By Ryan Miller, Environmental Liaison- Program Manager, Tulalip Tribes Treaty Rights Office

  1. In the 1850s, territorial governor Isaac Stevens had a mandate to secure title to Indian lands in the Washington territory. Indian tribes entered into treaties that ceded millions of acres of land while reserving Reservation homelands and securing rights central to maintaining a tribal way of life and culture
    • Sovereign Indian tribes pre-existed the United States and the State of Washington.
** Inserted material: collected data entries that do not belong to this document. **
==> config.mk <==
export PLATFORM = sky130hd
export DESIGN_NAME = dfu_flash_sequencer
export DESIGN_NICKNAME = d
export VERILOG_FILES = /design/src/rtl/dfu_flash_sequencer.sv
export SDC_FILE = /design/constraint.sdc
export NUM_CORES = 1
export LEC_CHECK = 0
export ABC_AREA = 1
export BUFFER_PORTS_ARGS = -buffer_cell sky130_fd_sc_hd__buf_2
export CAP_MARGIN = 20
export CORE_MARGIN = 2
export CORE_UTILIZATION = 45
export CTS_CLUSTER_DIAMETER = 150
export DETAILED_ROUTE_END_ITERATION = 10
export PLACE_DENSITY = 0.79
export RECOVER_POWER = 25
export SLEW_MARGIN = 5
export SYNTH_ARGS = -nofsm -noshare
export SYNTH_HDL_FRONTEND = slang
export SYNTH_SLANG_ARGS = --single-unit
==> constraint.sdc <==
create_clock -name clk -period 2.5 [get_ports clk]
set_input_delay 0.5 -clock clk [delete_from_list [all_inputs] [get_ports clk]]
set_output_delay 0.5 -clock clk [all_outputs]
set_load 0.03 [all_outputs]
The treaties entered into between the United States, and Indian tribes were contracts between sovereign nations.  
  2. In treaties, such as the Point Elliot Treaty of 1855, tribes retained reservation lands and reserved hunting, fishing, and gathering rights off-reservation lands and waters in areas they had always used over broad areas of Washington State.  
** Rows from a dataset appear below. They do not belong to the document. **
$ cat src/rtl/regfile_write_queue_pkg.sv
// rtl/regfile_write_queue_pkg.sv - shared widths and write-request type for the register file write queue
package regfile_write_queue_pkg;

    localparam int ADDR_W   = 5;
    localparam int DATA_W   = 32;
    localparam int NUM_REGS = 32;

    // One pending register write: target address and data
    typedef struct packed {
        logic [ADDR_W-1:0] adrx;
        logic [DATA_W-1:0] data;
    } wr_req_t;

endpackage

$ cat src/rtl/regfile_fwd_select.sv
// rtl/regfile_fwd_select.sv - youngest-match forwarding select for one register file read port
module regfile_fwd_select
    import regfile_write_queue_pkg::*;
#(
    parameter int DEPTH = 4,
    parameter int PTR_W = $clog2(DEPTH)
)
(
    input  logic [ADDR_W-1:0] rd_adrx,
    input  wr_req_t           entries [DEPTH],
    input  logic [DEPTH-1:0]  valid,
    input  logic [PTR_W-1:0]  head,
    input  logic [PTR_W-1:0]  tail,
    input  logic [DATA_W-1:0] rf_data,
    output logic [DATA_W-1:0] rd_data
);

    // Scan from the youngest entry (tail-1) back to the oldest (head); the first hit wins
    always_comb begin : scan
        logic [PTR_W-1:0] idx;
        logic             found;
        logic             done;
        rd_data = rf_data;
        idx     = tail;
        found   = 1'b0;
        done    = 1'b0;
        for (int i = 0; i < DEPTH; i++) begin
            idx = idx - PTR_W'(1);
            if (!found && !done && valid[idx] && (entries[idx].adrx == rd_adrx)) begin
                rd_data = entries[idx].data;
                found   = 1'b1;
            end
            if (idx == head) begin
                done = 1'b1;
            end
        end
    end

endmodule

$ cat src/rtl/regfile_write_queue.sv
// rtl/regfile_write_queue.sv - in-order write buffer in front of the register file with read forwarding
module regfile_write_queue
    import regfile_write_queue_pkg::*;
#(
    parameter int DEPTH = 4
)
(
    input  logic                    clk,
    input  logic                    rst,
    input  logic                    reqValid,
    output logic                    reqReady,
    input  logic [ADDR_W-1:0]       reqAdrx,
    input  logic [DATA_W-1:0]       reqData,
    input  logic                    drainEn,
    output logic [ADDR_W-1:0]       writeAdrx,
    output logic [DATA_W-1:0]       writeData,
    output logic                    writeEn,
    input  logic [ADDR_W-1:0]       rdAdrx0,
    input  logic [ADDR_W-1:0]       rdAdrx1,
    input  logic [DATA_W-1:0]       rfData0,
    input  logic [DATA_W-1:0]       rfData1,
    output logic [DATA_W-1:0]       rdData0,
    output logic [DATA_W-1:0]       rdData1,
    output logic [$clog2(DEPTH):0]  count,
    output logic                    empty
);

    localparam int PTR_W = $clog2(DEPTH);
    localparam int CNT_W = PTR_W + 1;

    wr_req_t          entries [DEPTH];
    logic [DEPTH-1:0] valid;
    logic [PTR_W-1:0] head;
    logic [PTR_W-1:0] tail;
    logic             push;
    logic             pop;

    // Ready depends only on occupancy so a full queue never takes a request, even alongside a pop
    assign reqReady  = (count != CNT_W'(DEPTH));
    assign empty     = (count == '0);
    assign writeEn   = !empty && drainEn;
    assign writeAdrx = entries[head].adrx;
    assign writeData = entries[head].data;
    assign push      = reqValid && reqReady;
    assign pop       = writeEn;

    // Pointers, occupancy and per-entry valid bits; reset discards pending writes
    always_ff @(posedge clk or negedge rst) begin
        if (!rst) begin
            head  <= '0;
            tail  <= '0;
            count <= '0;
            valid <= '0;
        end else begin
            if (push) begin
                tail        <= tail + PTR_W'(1);
                valid[tail] <= 1'b1;
            end
            if (pop) begin
                head        <= head + PTR_W'(1);
                valid[head] <= 1'b0;
            end
            case ({push, pop})
                2'b10:   count <= count + CNT_W'(1);
                2'b01:   count <= count - CNT_W'(1);
                default: count <= count;
            endcase
        end
    end

    // Entry payload storage; meaning is carried by the valid bits so no reset is needed
    always_ff @(posedge clk) begin
        if (push) begin
            entries[tail] <= {reqAdrx, reqData};
        end
    end

    regfile_fwd_select #(
        .DEPTH (DEPTH),
        .PTR_W (PTR_W)
    ) u_fwd0 (
        .rd_adrx (rdAdrx0),
        .entries (entries),
        .valid   (valid),
        .head    (head),
        .tail    (tail),
        .rf_data (rfData0),
        .rd_data (rdData0)
    );

    regfile_fwd_select #(
        .DEPTH (DEPTH),
        .PTR_W (PTR_W)
    ) u_fwd1 (
        .rd_adrx (rdAdrx1),
        .entries (entries),
        .valid   (valid),
        .head    (head),
        .tail    (tail),
        .rf_data (rfData1),
        .rd_data (rdData1)
    );

endmodule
    • In exchange for ceding land, tribes received a guarantee of protection for their inherent right to self-governance and self-determination as well as the right to fish in all Usual and Accustomed grounds; and to hunt and gather on all open and unclaimed lands.
  3. Treaty Rights reserve inherent sovereign rights of tribes-they are not rights given to tribes by the government, but rights that tribes have always possessed and reserved in the treaties.
    • SCOTUS in Worcester v Georgia stated that Indian tribes are “distinct, independent political communities, retaining their original natural rights as the undisputed possessors of the soil, since time immemorial.” Treaties made with tribes uphold their “original natural rights.”
  4. The exercise of treaty rights was and continues to be fundamental to the tribes’ culture and way of life, helping to explain why the tribes’ ancestors explicitly reserved them in the treaties.
    • Tribes could not then and cannot now imagine a life without access to the natural resources they have depended on since time immemorial. 
  5. Treaty Rights include off-reservation fishing rights within the Tribes Usual and Accustomed fishing grounds and are based on where tribes fished during pre-treaty times.
    • Fishing is essential to the culture of Coast Salish treaty tribes. The 1974 “Boldt Decision” included several proceedings involving tribal elders and other expert witnesses that established where tribes fished before and during treaty times. This formed the basis for the designation of their “Usual and Accustomed” fishing areas that tribes reserved in the treaties.
  6. Treaty Rights include access to resources on public and unoccupied lands like the National Forests and State timberlands.
    • Like fishing, the right to continue to hunt and gather on off-reservation lands was an essential element of the bargain that Tribes struck in negotiating the treaties.
  7. The Federal Government has a trust responsibility to protect the sovereign status of Indian tribes and honor the promises outlined in the treaties. 
    • When the U.S. signed treaties with tribes, the U.S. assumed legal obligations to protect tribal treaty rights and the resources on which those treaty rights depend.
  8. Treaty Rights are not restricted to specific species like fish or berries but cover all available natural resources, which were all critical to maintaining tribal lifeways.
    • Since time immemorial, tribes have made use of the plethora of resources available to them to thrive in their environments, developing complex cultures, relationships, trade routes, and communities. 
  9. Treaty Rights are property rights that exist over the whole of the landscape.
    • Treaty Rights are not limited to reservations. They are property rights that extend over all the lands under the treaty. 
  10. Treaties made between the Federal Government and tribes are the “Supreme Law of the Land,” meaning they supersede other laws, including those made by State Governments. 

No state or local government law can interfere with tribal self-governance or diminish the rights protected by federal treaties.